Give back all of the records, exactly and completely.
========================
$ cat config.mk
export PLATFORM = sky130hd
export DESIGN_NAME = bcd_display_scan
export DESIGN_NICKNAME = d
export VERILOG_FILES = /design/src/rtl/bcd_disp_pkg.sv /design/src/rtl/bcd_to_seg7.sv /design/src/rtl/bcd_display_scan.sv
export SDC_FILE = /design/constraint.sdc
export NUM_CORES = 1
export LEC_CHECK = 0
export ABC_CLOCK_PERIOD_IN_PS = 6220
export CAP_MARGIN = 20
export CORE_MARGIN = 2
export CORE_UTILIZATION = 58
export CTS_CLUSTER_SIZE = 40
export DETAILED_ROUTE_END_ITERATION = 8
export PLACE_DENSITY = 0.83
export SLEW_MARGIN = 40
export SYNTH_ARGS = -nofsm -noshare
export SYNTH_HDL_FRONTEND = slang
export SYNTH_HIERARCHICAL = 1
export SYNTH_SLANG_ARGS = --single-unit
$ cat constraint.sdc
create_clock -name clk -period 6.22 [get_ports clk]
set_input_delay 1.244 -clock clk [delete_from_list [all_inputs] [get_ports clk]]
set_output_delay 1.244 -clock clk [all_outputs]
set_load 0.1 [all_outputs]
===== src/rtl/sub64_iter.sv =====
// sub64_iter: iterative 64-bit subtractor, diff = a - b - bin, CHUNK bits per cycle.
// Latency: 64/CHUNK+1 cycles from the accept edge to out_valid (5 for CHUNK=16).
// Backpressure: result held in DONE until out_ready; in_ready only in IDLE.
//
// Ports: clk, rst (sync, active-high); in_valid/in_ready with a, b, bin operands;
//        out_valid/out_ready with diff, bout results; busy high in CALC and DONE.
// Optional feature: define SUB64_SAT_EN to clamp diff to zero when the final borrow is 1.
module sub64_iter #(
  parameter int CHUNK = 16
) (
  input  logic        clk,
  input  logic        rst,
  input  logic        in_valid,
  output logic        in_ready,
  input  logic [63:0] a,
  input  logic [63:0] b,
  input  logic        bin,
  output logic        out_valid,
  input  logic        out_ready,
  output logic [63:0] diff,
  output logic        bout,
  output logic        busy
);

  localparam int NCH = 64 / CHUNK;
  localparam int IW  = (NCH > 1) ? $clog2(NCH) : 1;

  typedef enum logic [1:0] {IDLE, CALC, DONE} state_t;

  state_t          state, state_nxt;
  logic [63:0]     a_sh, b_sh;   // operands, shifted right so the live chunk sits at bit 0
  logic [63:0]     work;         // result under construction, filled from the top
  logic [63:0]     work_nxt;
  logic            borrow;
  logic [IW-1:0]   idx;
  logic [CHUNK:0]  sum;
  logic            accept, release_res, last_chunk;

  assign accept      = in_valid & in_ready;
  assign release_res = out_valid & out_ready;
  assign last_chunk  = (idx == IW'(NCH - 1));

  // a_k + ~b_k + ~borrow: the carry out is the inverted chunk borrow
  assign sum = {1'b0, a_sh[CHUNK-1:0]} + {1'b0, ~b_sh[CHUNK-1:0]} + {{CHUNK{1'b0}}, ~borrow};

  // New slice enters at the top; after the last chunk slice 0 has reached bit 0
  generate
    if (CHUNK == 64) begin : g_full
      assign work_nxt = sum[63:0];
    end else begin : g_shift
      assign work_nxt = {sum[CHUNK-1:0], work[63:CHUNK]};
    end
  endgenerate

  always_ff @(posedge clk) begin
    if (rst) state <= IDLE;
    else     state <= state_nxt;
  end

  always_comb begin
    state_nxt = state;
    in_ready  = 1'b0;
    busy      = 1'b1;
    case (state)
      IDLE: begin
        in_ready = 1'b1;
        busy     = 1'b0;
        if (accept) state_nxt = CALC;
      end
      CALC: if (last_chunk) state_nxt = DONE;
      DONE: if (release_res) state_nxt = IDLE;
      default: state_nxt = IDLE;
    endcase
  end

  always_ff @(posedge clk) begin
    if (rst) begin
      a_sh      <= '0;
      b_sh      <= '0;
      work      <= '0;
      borrow    <= 1'b0;
      idx       <= '0;
      diff      <= '0;
      bout      <= 1'b0;
      out_valid <= 1'b0;
    end else begin
      case (state)
        IDLE: begin
          if (accept) begin
            a_sh   <= a;
            b_sh   <= b;
            borrow <= bin;
            idx    <= '0;
          end
        end
        CALC: begin
          a_sh   <= a_sh >> CHUNK;
          b_sh   <= b_sh >> CHUNK;
          work   <= work_nxt;
          borrow <= ~sum[CHUNK];
          idx    <= idx + IW'(1);
        end
        DONE: begin
          // First DONE cycle publishes the result; diff only ever shows complete values
          if (!out_valid) begin
            out_valid <= 1'b1;
            bout      <= borrow;
`ifdef SUB64_SAT_EN
            diff      <= borrow ? 64'h0 : work;
`else
            diff      <= work;
`endif
          end else if (out_ready) begin
            out_valid <= 1'b0;
          end
        end
        default: ;
      endcase
    end
  end

endmodule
========================
### WRITTEN ANSWER:
$ cat config.mk
export PLATFORM = sky130hd
export DESIGN_NAME = bcd_display_scan
export DESIGN_NICKNAME = d
export VERILOG_FILES = /design/src/rtl/bcd_disp_pkg.sv /design/src/rtl/bcd_to_seg7.sv /design/src/rtl/bcd_display_scan.sv
export SDC_FILE = /design/constraint.sdc
export NUM_CORES = 1
export LEC_CHECK = 0
export ABC_CLOCK_PERIOD_IN_PS = 6220
export CAP_MARGIN = 20
export CORE_MARGIN = 2
export CORE_UTILIZATION = 58
export CTS_CLUSTER_SIZE = 40
export DETAILED_ROUTE_END_ITERATION = 8
export PLACE_DENSITY = 0.83
export SLEW_MARGIN = 40
export SYNTH_ARGS = -nofsm -noshare
export SYNTH_HDL_FRONTEND = slang
export SYNTH_HIERARCHICAL = 1
export SYNTH_SLANG_ARGS = --single-unit
$ cat constraint.sdc
create_clock -name clk -period 6.22 [get_ports clk]
set_input_delay 1.244 -clock clk [delete_from_list [all_inputs] [get_ports clk]]
set_output_delay 1.244 -clock clk [all_outputs]
set_load 0.1 [all_outputs]
===== src/rtl/sub64_iter.sv =====
// sub64_iter: iterative 64-bit subtractor, diff = a - b - bin, CHUNK bits per cycle.
// Latency: 64/CHUNK+1 cycles from the accept edge to out_valid (5 for CHUNK=16).
// Backpressure: result held in DONE until out_ready; in_ready only in IDLE.
//
// Ports: clk, rst (sync, active-high); in_valid/in_ready with a, b, bin operands;
//        out_valid/out_ready with diff, bout results; busy high in CALC and DONE.
// Optional feature: define SUB64_SAT_EN to clamp diff to zero when the final borrow is 1.
module sub64_iter #(
  parameter int CHUNK = 16
) (
  input  logic        clk,
  input  logic        rst,
  input  logic        in_valid,
  output logic        in_ready,
  input  logic [63:0] a,
  input  logic [63:0] b,
  input  logic        bin,
  output logic        out_valid,
  input  logic        out_ready,
  output logic [63:0] diff,
  output logic        bout,
  output logic        busy
);

  localparam int NCH = 64 / CHUNK;
  localparam int IW  = (NCH > 1) ? $clog2(NCH) : 1;

  typedef enum logic [1:0] {IDLE, CALC, DONE} state_t;

  state_t          state, state_nxt;
  logic [63:0]     a_sh, b_sh;   // operands, shifted right so the live chunk sits at bit 0
  logic [63:0]     work;         // result under construction, filled from the top
  logic [63:0]     work_nxt;
  logic            borrow;
  logic [IW-1:0]   idx;
  logic [CHUNK:0]  sum;
  logic            accept, release_res, last_chunk;

  assign accept      = in_valid & in_ready;
  assign release_res = out_valid & out_ready;
  assign last_chunk  = (idx == IW'(NCH - 1));

  // a_k + ~b_k + ~borrow: the carry out is the inverted chunk borrow
  assign sum = {1'b0, a_sh[CHUNK-1:0]} + {1'b0, ~b_sh[CHUNK-1:0]} + {{CHUNK{1'b0}}, ~borrow};

  // New slice enters at the top; after the last chunk slice 0 has reached bit 0
  generate
    if (CHUNK == 64) begin : g_full
      assign work_nxt = sum[63:0];
    end else begin : g_shift
      assign work_nxt = {sum[CHUNK-1:0], work[63:CHUNK]};
    end
  endgenerate

  always_ff @(posedge clk) begin
    if (rst) state <= IDLE;
    else     state <= state_nxt;
  end

  always_comb begin
    state_nxt = state;
    in_ready  = 1'b0;
    busy      = 1'b1;
    case (state)
      IDLE: begin
        in_ready = 1'b1;
        busy     = 1'b0;
        if (accept) state_nxt = CALC;
      end
      CALC: if (last_chunk) state_nxt = DONE;
      DONE: if (release_res) state_nxt = IDLE;
      default: state_nxt = IDLE;
    endcase
  end

  always_ff @(posedge clk) begin
    if (rst) begin
      a_sh      <= '0;
      b_sh      <= '0;
      work      <= '0;
      borrow    <= 1'b0;
      idx       <= '0;
      diff      <= '0;
      bout      <= 1'b0;
      out_valid <= 1'b0;
    end else begin
      case (state)
        IDLE: begin
          if (accept) begin
            a_sh   <= a;
            b_sh   <= b;
            borrow <= bin;
            idx    <= '0;
          end
        end
        CALC: begin
          a_sh   <= a_sh >> CHUNK;
          b_sh   <= b_sh >> CHUNK;
          work   <= work_nxt;
          borrow <= ~sum[CHUNK];
          idx    <= idx + IW'(1);
        end
        DONE: begin
          // First DONE cycle publishes the result; diff only ever shows complete values
          if (!out_valid) begin
            out_valid <= 1'b1;
            bout      <= borrow;
`ifdef SUB64_SAT_EN
            diff      <= borrow ? 64'h0 : work;
`else
            diff      <= work;
`endif
          end else if (out_ready) begin
            out_valid <= 1'b0;
          end
        end
        default: ;
      endcase
    end
  end

endmodule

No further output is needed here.